5.2 The Problem of Transition and Acquired Rights The divergence between the directors is not merely technical—it reflects a legitimate tension between two constitutional principles: on one hand, the legality and supremacy of the new law, which imposes objective criteria for classification as a self-producer; on the other hand, the protection of legitimate trust and investments made by agents who acted under an established regulatory regime and did not have any other enabling instrument than registration.
The proposal of rapporteur Agnes Costa seeks to balance these values through a differentiated transition regime, calibrated by the regulatory useful life of the assets. Director Frota’s proposal prioritizes the uniformity of the transition rule, setting the maximum term at three years regardless of the specifics of each asset.
Both approaches have a reasonable basis. The choice between them will directly impact the economic viability of 295 distributed generation assets, their respective holders, and the consumers who contracted energy from these sources under the self-production regime.
5.3 Implications for the Market Regulatory indefiniteness has immediate practical consequences:
New self-production projects based on reduced-capacity plants (below 5 MW) are in a position of uncertainty regarding classification, which inhibits investment and hinders the structuring of long-term contracts.
Agents already operating under the regime need to evaluate transition strategies: obtaining a formal grant for existing assets (where technically feasible), corporate restructuring, or migration to other contracting modalities in the ACL.
Legal measures for assets in operation or those already in advanced stages, with a view to ensuring perfect legal acts and investments made in light of the SEB framework.
Electro-intensive consumers and data centers, which have been structuring self-production projects based on small-scale assets, will need to revise their energy supply strategies.
6. Regulatory Perspectives The next public ordinary meeting of ANEEL’s collegial board should resume the topic with a sufficient quorum for deliberation. In this context, some scenarios emerge:
Approval of the rapporteur’s proposal: A differentiated rule for the 295 already registered assets, with a transition period longer than three years for plants from sources with equivalent longer grants. In this hypothesis, existing agents would have predictability until the end of the term, but new entries of plants without grants into the self-production regime would be definitively barred.
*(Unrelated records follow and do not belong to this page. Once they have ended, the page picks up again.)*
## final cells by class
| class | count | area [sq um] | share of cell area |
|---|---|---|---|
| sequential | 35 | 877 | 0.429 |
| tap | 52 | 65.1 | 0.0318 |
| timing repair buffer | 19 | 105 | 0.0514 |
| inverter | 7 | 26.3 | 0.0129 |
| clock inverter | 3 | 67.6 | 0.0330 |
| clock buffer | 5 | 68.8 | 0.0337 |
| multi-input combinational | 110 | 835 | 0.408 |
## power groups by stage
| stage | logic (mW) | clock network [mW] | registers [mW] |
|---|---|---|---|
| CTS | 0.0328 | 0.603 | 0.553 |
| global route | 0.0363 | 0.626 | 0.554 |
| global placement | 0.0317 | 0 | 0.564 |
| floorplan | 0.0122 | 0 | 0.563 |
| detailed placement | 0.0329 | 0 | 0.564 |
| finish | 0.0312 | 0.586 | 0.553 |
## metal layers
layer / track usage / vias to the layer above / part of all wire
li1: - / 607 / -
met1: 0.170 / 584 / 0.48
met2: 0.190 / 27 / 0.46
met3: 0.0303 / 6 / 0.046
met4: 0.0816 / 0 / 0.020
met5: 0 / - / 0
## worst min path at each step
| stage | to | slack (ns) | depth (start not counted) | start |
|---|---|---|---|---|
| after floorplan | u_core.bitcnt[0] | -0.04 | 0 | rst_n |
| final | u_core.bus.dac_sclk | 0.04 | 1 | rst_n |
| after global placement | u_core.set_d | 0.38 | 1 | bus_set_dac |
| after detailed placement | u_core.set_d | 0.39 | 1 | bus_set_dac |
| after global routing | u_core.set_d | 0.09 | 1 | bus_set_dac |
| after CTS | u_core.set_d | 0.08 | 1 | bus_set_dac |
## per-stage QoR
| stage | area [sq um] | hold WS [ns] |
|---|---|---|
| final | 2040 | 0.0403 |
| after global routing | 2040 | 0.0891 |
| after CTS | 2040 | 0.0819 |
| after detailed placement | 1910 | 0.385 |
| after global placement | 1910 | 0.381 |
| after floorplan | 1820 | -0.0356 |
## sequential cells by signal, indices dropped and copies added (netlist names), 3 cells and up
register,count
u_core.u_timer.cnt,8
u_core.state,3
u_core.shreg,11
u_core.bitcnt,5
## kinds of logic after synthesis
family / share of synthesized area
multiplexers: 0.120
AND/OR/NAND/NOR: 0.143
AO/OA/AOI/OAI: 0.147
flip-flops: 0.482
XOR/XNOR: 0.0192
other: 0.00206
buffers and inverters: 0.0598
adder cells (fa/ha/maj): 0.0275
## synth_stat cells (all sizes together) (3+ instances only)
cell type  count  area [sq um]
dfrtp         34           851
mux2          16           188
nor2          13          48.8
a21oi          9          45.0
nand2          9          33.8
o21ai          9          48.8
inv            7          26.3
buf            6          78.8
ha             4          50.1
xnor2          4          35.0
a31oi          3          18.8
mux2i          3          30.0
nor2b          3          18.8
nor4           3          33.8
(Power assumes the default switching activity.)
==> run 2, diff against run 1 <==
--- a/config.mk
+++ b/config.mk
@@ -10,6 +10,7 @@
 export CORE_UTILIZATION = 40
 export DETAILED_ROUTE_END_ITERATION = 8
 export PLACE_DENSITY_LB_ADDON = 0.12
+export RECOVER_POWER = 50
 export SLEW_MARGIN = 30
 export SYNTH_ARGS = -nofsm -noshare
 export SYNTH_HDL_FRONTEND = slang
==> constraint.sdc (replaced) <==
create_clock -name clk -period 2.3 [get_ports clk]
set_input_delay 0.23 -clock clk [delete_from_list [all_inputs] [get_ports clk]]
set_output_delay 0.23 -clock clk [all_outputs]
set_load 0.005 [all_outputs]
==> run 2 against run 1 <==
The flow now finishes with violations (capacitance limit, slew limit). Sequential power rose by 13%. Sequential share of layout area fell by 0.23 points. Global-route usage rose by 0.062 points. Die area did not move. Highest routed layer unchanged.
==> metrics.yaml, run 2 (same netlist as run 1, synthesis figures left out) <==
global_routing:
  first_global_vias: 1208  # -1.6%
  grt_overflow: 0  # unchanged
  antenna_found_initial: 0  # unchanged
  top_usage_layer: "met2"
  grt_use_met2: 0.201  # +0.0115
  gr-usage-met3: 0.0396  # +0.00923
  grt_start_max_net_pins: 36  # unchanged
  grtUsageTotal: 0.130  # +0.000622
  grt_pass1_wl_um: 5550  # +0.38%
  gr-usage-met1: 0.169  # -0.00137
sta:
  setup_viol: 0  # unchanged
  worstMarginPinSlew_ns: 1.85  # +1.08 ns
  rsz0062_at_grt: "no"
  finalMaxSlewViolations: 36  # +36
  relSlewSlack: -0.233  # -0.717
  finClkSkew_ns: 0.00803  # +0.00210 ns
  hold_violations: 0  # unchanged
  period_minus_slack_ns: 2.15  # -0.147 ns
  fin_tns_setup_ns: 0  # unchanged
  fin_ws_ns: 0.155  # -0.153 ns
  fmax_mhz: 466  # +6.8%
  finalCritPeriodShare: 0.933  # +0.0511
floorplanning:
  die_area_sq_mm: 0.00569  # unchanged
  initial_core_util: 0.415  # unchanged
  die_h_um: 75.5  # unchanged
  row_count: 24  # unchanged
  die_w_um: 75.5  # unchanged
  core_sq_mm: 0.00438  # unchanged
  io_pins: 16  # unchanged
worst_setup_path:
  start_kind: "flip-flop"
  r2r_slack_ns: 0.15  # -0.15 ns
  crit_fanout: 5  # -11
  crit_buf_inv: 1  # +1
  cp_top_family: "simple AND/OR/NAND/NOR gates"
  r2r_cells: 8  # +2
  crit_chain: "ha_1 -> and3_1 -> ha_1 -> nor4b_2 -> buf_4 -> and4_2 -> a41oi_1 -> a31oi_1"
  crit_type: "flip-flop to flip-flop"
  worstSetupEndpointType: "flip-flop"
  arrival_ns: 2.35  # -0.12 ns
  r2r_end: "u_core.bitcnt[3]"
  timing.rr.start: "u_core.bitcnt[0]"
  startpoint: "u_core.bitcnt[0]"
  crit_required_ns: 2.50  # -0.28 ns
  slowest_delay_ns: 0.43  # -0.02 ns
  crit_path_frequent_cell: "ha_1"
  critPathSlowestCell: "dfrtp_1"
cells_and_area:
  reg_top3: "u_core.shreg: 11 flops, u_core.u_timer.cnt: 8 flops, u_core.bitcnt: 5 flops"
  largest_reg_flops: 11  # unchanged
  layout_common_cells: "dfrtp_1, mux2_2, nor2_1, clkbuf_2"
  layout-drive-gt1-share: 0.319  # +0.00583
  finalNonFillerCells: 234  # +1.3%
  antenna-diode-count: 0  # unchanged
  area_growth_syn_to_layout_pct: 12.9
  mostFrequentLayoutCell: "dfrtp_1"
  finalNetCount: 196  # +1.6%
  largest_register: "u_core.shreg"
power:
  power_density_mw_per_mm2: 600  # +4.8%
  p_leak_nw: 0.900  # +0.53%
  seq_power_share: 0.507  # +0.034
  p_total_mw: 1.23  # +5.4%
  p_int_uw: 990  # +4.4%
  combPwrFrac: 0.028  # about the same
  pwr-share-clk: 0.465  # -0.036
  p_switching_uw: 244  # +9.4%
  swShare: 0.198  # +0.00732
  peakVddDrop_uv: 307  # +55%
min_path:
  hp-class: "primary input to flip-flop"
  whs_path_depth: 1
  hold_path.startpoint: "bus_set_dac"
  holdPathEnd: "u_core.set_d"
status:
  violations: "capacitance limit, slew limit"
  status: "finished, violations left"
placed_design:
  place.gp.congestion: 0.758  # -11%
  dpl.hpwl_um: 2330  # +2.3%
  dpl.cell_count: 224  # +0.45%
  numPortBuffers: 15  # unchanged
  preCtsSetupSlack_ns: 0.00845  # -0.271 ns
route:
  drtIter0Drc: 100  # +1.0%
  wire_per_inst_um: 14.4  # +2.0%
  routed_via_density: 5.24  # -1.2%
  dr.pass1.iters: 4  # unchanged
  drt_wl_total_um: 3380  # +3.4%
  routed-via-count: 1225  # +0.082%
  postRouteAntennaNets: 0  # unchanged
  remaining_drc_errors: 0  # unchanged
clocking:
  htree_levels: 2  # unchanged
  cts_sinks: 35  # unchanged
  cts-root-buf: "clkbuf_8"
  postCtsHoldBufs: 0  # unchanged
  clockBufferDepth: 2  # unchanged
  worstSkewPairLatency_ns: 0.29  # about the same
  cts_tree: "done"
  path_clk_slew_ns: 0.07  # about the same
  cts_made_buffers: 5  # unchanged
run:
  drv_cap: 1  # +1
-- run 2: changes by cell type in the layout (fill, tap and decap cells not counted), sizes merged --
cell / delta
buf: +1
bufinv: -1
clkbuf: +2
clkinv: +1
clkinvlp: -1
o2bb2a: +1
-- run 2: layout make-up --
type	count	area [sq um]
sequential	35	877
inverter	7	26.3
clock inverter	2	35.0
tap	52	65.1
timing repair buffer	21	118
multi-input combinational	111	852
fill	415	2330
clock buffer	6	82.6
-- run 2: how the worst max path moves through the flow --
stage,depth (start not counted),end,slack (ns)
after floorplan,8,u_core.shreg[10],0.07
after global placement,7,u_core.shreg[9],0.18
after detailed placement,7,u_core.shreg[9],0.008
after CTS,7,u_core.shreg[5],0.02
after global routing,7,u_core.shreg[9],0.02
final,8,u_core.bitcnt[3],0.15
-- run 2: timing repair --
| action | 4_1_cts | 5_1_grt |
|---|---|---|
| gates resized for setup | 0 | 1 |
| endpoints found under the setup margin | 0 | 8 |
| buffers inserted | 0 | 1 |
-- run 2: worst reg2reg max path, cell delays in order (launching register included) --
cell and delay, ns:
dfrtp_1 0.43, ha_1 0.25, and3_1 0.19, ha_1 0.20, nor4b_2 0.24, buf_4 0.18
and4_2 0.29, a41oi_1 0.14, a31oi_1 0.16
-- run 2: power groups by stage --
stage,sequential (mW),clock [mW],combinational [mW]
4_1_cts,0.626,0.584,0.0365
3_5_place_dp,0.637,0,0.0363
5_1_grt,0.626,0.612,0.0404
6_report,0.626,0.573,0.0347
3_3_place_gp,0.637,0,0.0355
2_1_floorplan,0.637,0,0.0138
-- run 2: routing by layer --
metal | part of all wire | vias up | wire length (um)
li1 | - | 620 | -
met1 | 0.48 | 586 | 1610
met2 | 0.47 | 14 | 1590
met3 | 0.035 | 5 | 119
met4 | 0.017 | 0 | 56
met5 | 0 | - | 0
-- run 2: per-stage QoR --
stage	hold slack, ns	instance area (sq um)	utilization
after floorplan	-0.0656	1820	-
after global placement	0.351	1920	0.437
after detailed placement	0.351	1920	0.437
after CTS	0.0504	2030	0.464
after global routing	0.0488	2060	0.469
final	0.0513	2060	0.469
--- config.mk ---
export PLATFORM = sky130hd
export DESIGN_NAME = systolic_ctrl
export DESIGN_NICKNAME = d
export VERILOG_FILES = /design/src/rtl/systolic_ctrl.sv
export SDC_FILE = /design/constraint.sdc
export NUM_CORES = 1
export LEC_CHECK = 0
export CORE_AREA = 2 2 240 242
export DETAILED_ROUTE_END_ITERATION = 7
export DIE_AREA = 0 0 242 244
export PLACE_DENSITY = 0.77
export SETUP_SLACK_MARGIN = 0.4
export SLEW_MARGIN = 30
export SYNTH_ARGS = -nofsm -noshare
export SYNTH_HDL_FRONTEND = slang
export SYNTH_SLANG_ARGS = --single-unit
--- constraint.sdc ---
create_clock -name clk -period 5.38 [get_ports clk]
set_clock_uncertainty 0.05 [all_clocks]
set_input_delay 0.807 -clock clk [delete_from_list [all_inputs] [get_ports clk]]
set_output_delay 0.807 -clock clk [all_outputs]
set_load 0.05 [all_outputs]
--- src/rtl/systolic_ctrl.sv ---
`default_nettype none
// ============================================================================
// Module   : systolic_ctrl
// Purpose  : Sequencer for an N x N output-stationary systolic multiply array.
//            Buffers operand matrices A and B, clears the array accumulators,
//            drives the skewed west (A) and north (B) operand wavefront,
//            waits out the drain period, then captures the accumulators and
//            presents them on a valid/ready result port.
// Options  : SYSTOLIC_CTRL_PERF_EN adds the perf_jobs / perf_busy counters.
// Revision : 1.0  initial release
// ============================================================================
module systolic_ctrl #(
    parameter int N         = 4,
    parameter int DATA_W    = 8,
    parameter int ACC_W     = 16,
    parameter int DRAIN_CYC = 2 * N
) (
    input  logic                   clk,
    input  logic                   rst_n,
    input  logic                   wr_en,
    input  logic                   wr_sel,
    input  logic [$clog2(N)-1:0]   wr_row,
    input  logic [N*DATA_W-1:0]    wr_data,
    input  logic                   start,
    output logic                   busy,
    output logic                   arr_clr,
    output logic [N*DATA_W-1:0]    arr_a_in,
    output logic [N*DATA_W-1:0]    arr_b_in,
    input  logic [N*N*ACC_W-1:0]   arr_c,
    output logic                   res_valid,
    input  logic                   res_ready,
    output logic [N*N*ACC_W-1:0]   res_data
`ifdef SYSTOLIC_CTRL_PERF_EN
    ,
    output logic [15:0]            perf_jobs,
    output logic [31:0]            perf_busy
`endif
);

    // Counter is shared by FEED (0..3N-3) and DRAIN (0..DRAIN_CYC-1).
    localparam int c_cnt_w      = $clog2(3 * N + DRAIN_CYC);
    localparam int c_feed_last  = 3 * N - 3;
    localparam int c_drain_last = DRAIN_CYC - 1;

    localparam logic [2:0] c_st_idle    = 3'd0;
    localparam logic [2:0] c_st_clear   = 3'd1;
    localparam logic [2:0] c_st_feed    = 3'd2;
    localparam logic [2:0] c_st_drain   = 3'd3;
    localparam logic [2:0] c_st_capture = 3'd4;
    localparam logic [2:0] c_st_done    = 3'd5;

    logic [2:0]               r_state;
    logic [c_cnt_w-1:0]       r_cnt;
    logic                     r_busy;
    logic                     r_clr;
    logic                     r_valid;
    logic [N*DATA_W-1:0]      r_a_edge;
    logic [N*DATA_W-1:0]      r_b_edge;
    logic [N*N*ACC_W-1:0]     r_res;
    logic [N*DATA_W-1:0]      r_a_buf [N];
    logic [N*DATA_W-1:0]      r_b_buf [N];

    logic                     w_load_feed;
    logic [c_cnt_w-1:0]       w_t_next;
    logic [N*DATA_W-1:0]      w_a_edge;
    logic [N*DATA_W-1:0]      w_b_edge;

    // Wavefront index of the FEED cycle that begins at the coming edge.
    always_comb begin
        w_load_feed = 1'b0;
        w_t_next    = '0;
        if (r_state == c_st_clear) begin
            w_load_feed = 1'b1;
        end else if (r_state == c_st_feed && r_cnt != c_cnt_w'(c_feed_last)) begin
            w_load_feed = 1'b1;
            w_t_next    = r_cnt + c_cnt_w'(1);
        end
    end

    // Skewed edge values: lane i carries element k when t == i + k.
    always_comb begin
        w_a_edge = '0;
        w_b_edge = '0;
        if (w_load_feed) begin
            for (int i = 0; i < N; i++) begin
                for (int k = 0; k < N; k++) begin
                    if (w_t_next == c_cnt_w'(i + k)) begin
                        w_a_edge[i*DATA_W +: DATA_W] = r_a_buf[i][k*DATA_W +: DATA_W];
                        w_b_edge[i*DATA_W +: DATA_W] = r_b_buf[k][i*DATA_W +: DATA_W];
                    end
                end
            end
        end
    end

    // Operand row buffers; written only while idle, kept across jobs.
    always_ff @(posedge clk) begin
        if (!rst_n) begin
            for (int i = 0; i < N; i++) begin
                r_a_buf[i] <= '0;
                r_b_buf[i] <= '0;
            end
        end else if (r_state == c_st_idle && wr_en && (int'(wr_row) < N)) begin
            if (wr_sel) begin
                r_b_buf[wr_row] <= wr_data;
            end else begin
                r_a_buf[wr_row] <= wr_data;
            end
        end
    end

    // Job sequencer with registered edge, clear and result outputs.
    always_ff @(posedge clk) begin
        if (!rst_n) begin
            r_state  <= c_st_idle;
            r_cnt    <= '0;
            r_busy   <= 1'b0;
            r_clr    <= 1'b1;
            r_valid  <= 1'b0;
            r_a_edge <= '0;
            r_b_edge <= '0;
            r_res    <= '0;
        end else begin
            r_clr    <= 1'b0;
            r_a_edge <= w_a_edge;
            r_b_edge <= w_b_edge;
            case (r_state)
                c_st_idle: begin
                    if (start) begin
                        r_state <= c_st_clear;
                        r_busy  <= 1'b1;
                        r_clr   <= 1'b1;
                    end
                end
                c_st_clear: begin
                    r_state <= c_st_feed;
                    r_cnt   <= '0;
                end
                c_st_feed: begin
                    if (r_cnt == c_cnt_w'(c_feed_last)) begin
                        r_state <= c_st_drain;
                        r_cnt   <= '0;
                    end else begin
                        r_cnt <= r_cnt + c_cnt_w'(1);
                    end
                end
                c_st_drain: begin
                    if (r_cnt == c_cnt_w'(c_drain_last)) begin
                        r_state <= c_st_capture;
                        r_cnt   <= '0;
                    end else begin
                        r_cnt <= r_cnt + c_cnt_w'(1);
                    end
                end
                c_st_capture: begin
                    r_res   <= arr_c;
                    r_valid <= 1'b1;
                    r_state <= c_st_done;
                end
                c_st_done: begin
                    // res_valid is always high here, so ready alone completes it.
                    if (res_ready) begin
                        r_valid <= 1'b0;
                        r_busy  <= 1'b0;
                        r_state <= c_st_idle;
                    end
                end
                default: begin
                    r_state <= c_st_idle;
                    r_busy  <= 1'b0;
                    r_valid <= 1'b0;
                    r_cnt   <= '0;
                end
            endcase
        end
    end

    assign busy      = r_busy;
    assign arr_clr   = r_clr;
    assign arr_a_in  = r_a_edge;
    assign arr_b_in  = r_b_edge;
    assign res_valid = r_valid;
    assign res_data  = r_res;

`ifdef SYSTOLIC_CTRL_PERF_EN
    logic [15:0] r_perf_jobs;
    logic [31:0] r_perf_busy;

    // Completed-job count (wrapping) and busy-cycle count (saturating).
    always_ff @(posedge clk) begin
        if (!rst_n) begin
            r_perf_jobs <= '0;
            r_perf_busy <= '0;
        end else begin
            if (r_state == c_st_done && res_ready) begin
                r_perf_jobs <= r_perf_jobs + 16'd1;
            end
            if (r_busy && r_perf_busy != 32'hFFFF_FFFF) begin
                r_perf_busy <= r_perf_busy + 32'd1;
            end
        end
    end

    assign perf_jobs = r_perf_jobs;
    assign perf_busy = r_perf_busy;
`endif

endmodule
`default_nettype wire
File: config.mk
export PLATFORM = sky130hd
export DESIGN_NAME = pattern_sequencer_flat
export DESIGN_NICKNAME = d
export VERILOG_FILES = /design/src/rtl/pattern_sequencer_if.sv /design/src/rtl/pattern_sequencer.sv /design/src/flat_wrapper.sv
export SDC_FILE = /design/constraint.sdc
export NUM_CORES = 1
export LEC_CHECK = 0
export CAP_MARGIN = 20
export CELL_PAD_IN_SITES_DETAIL_PLACEMENT = 1
export CELL_PAD_IN_SITES_GLOBAL_PLACEMENT = 1
export CORE_MARGIN = 2
export CORE_UTILIZATION = 26
export DETAILED_ROUTE_END_ITERATION = 7
export PLACE_DENSITY = 0.67
export SYNTH_ARGS = -nofsm -noshare
export SYNTH_HDL_FRONTEND = slang
export SYNTH_SLANG_ARGS = --single-unit
File: constraint.sdc
create_clock -name CLK_50 -period 1.9 [get_ports CLK_50]
set_input_delay 0.19 -clock CLK_50 [delete_from_list [all_inputs] [get_ports CLK_50]]
set_output_delay 0.19 -clock CLK_50 [all_outputs]
set_load 0.05 [all_outputs]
Approval of Director Frota’s proposal: A uniform three-year period for all agents in transition, regardless of the source or equivalent useful life, with greater alignment to the original technical proposal.
Intermediate deliberation: Possible construction of a consensus between positions, with the establishment of objective criteria for identifying the remaining term applicable to each asset.
In parallel, the Public Consultation planned by ANEEL for the regulatory improvement of self-production—in compliance with the criteria of Law No. 15,269/2025—is expected to be opened throughout 2026, with a final decision expected for the second semester. This process represents a relevant opportunity for sector agents to present their positions and contribute to the construction of a regulatory framework that reconciles legal certainty, tariff affordability, and project viability. However, the delay in the procedures performed by ANEEL causes immense losses for consumers who depend on this type of asset, and perhaps the only remedy will be the judiciary.
“This article was developed with the help of artificial intelligence, with inputs and review by the author, which reflect their technical judgment of the issues addressed in this article.”